**WHAT IS EXPECTED**
Write out the data exactly, every line included.

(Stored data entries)
━━━━━━
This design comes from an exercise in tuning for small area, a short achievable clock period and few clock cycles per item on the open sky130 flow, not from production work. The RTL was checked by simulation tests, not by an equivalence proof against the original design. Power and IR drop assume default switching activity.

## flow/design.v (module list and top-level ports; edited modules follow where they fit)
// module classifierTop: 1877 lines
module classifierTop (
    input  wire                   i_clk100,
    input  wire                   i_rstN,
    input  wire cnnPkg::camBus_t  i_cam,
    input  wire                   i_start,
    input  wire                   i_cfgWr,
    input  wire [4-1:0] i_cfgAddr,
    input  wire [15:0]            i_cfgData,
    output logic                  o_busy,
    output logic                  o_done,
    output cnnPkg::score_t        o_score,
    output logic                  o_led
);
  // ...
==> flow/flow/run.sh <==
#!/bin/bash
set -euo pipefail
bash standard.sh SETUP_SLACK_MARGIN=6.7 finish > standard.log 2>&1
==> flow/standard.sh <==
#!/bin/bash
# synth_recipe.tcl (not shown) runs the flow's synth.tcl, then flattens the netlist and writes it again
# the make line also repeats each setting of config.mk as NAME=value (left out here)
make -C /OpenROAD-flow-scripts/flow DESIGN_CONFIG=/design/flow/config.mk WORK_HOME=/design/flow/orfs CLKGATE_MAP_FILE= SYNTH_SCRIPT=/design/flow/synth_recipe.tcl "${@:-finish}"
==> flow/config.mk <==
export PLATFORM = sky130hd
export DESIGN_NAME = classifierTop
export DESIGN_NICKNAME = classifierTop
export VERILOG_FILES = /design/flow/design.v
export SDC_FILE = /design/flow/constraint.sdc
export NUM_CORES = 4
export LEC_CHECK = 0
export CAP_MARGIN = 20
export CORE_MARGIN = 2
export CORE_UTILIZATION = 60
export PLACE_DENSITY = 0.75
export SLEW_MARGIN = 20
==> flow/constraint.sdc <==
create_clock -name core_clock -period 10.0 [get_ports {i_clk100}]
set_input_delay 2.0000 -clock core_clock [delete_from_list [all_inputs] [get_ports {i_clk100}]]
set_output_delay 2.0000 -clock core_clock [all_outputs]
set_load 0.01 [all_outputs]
━━━━━━
**SOLUTION FOR THIS TASK**
This design comes from an exercise in tuning for small area, a short achievable clock period and few clock cycles per item on the open sky130 flow, not from production work. The RTL was checked by simulation tests, not by an equivalence proof against the original design. Power and IR drop assume default switching activity.

## flow/design.v (module list and top-level ports; edited modules follow where they fit)
// module classifierTop: 1877 lines
module classifierTop (
    input  wire                   i_clk100,
    input  wire                   i_rstN,
    input  wire cnnPkg::camBus_t  i_cam,
    input  wire                   i_start,
    input  wire                   i_cfgWr,
    input  wire [4-1:0] i_cfgAddr,
    input  wire [15:0]            i_cfgData,
    output logic                  o_busy,
    output logic                  o_done,
    output cnnPkg::score_t        o_score,
    output logic                  o_led
);
  // ...
==> flow/flow/run.sh <==
#!/bin/bash
set -euo pipefail
bash standard.sh SETUP_SLACK_MARGIN=6.7 finish > standard.log 2>&1
==> flow/standard.sh <==
#!/bin/bash
# synth_recipe.tcl (not shown) runs the flow's synth.tcl, then flattens the netlist and writes it again
# the make line also repeats each setting of config.mk as NAME=value (left out here)
make -C /OpenROAD-flow-scripts/flow DESIGN_CONFIG=/design/flow/config.mk WORK_HOME=/design/flow/orfs CLKGATE_MAP_FILE= SYNTH_SCRIPT=/design/flow/synth_recipe.tcl "${@:-finish}"
==> flow/config.mk <==
export PLATFORM = sky130hd
export DESIGN_NAME = classifierTop
export DESIGN_NICKNAME = classifierTop
export VERILOG_FILES = /design/flow/design.v
export SDC_FILE = /design/flow/constraint.sdc
export NUM_CORES = 4
export LEC_CHECK = 0
export CAP_MARGIN = 20
export CORE_MARGIN = 2
export CORE_UTILIZATION = 60
export PLACE_DENSITY = 0.75
export SLEW_MARGIN = 20
==> flow/constraint.sdc <==
create_clock -name core_clock -period 10.0 [get_ports {i_clk100}]
set_input_delay 2.0000 -clock core_clock [delete_from_list [all_inputs] [get_ports {i_clk100}]]
set_output_delay 2.0000 -clock core_clock [all_outputs]
set_load 0.01 [all_outputs]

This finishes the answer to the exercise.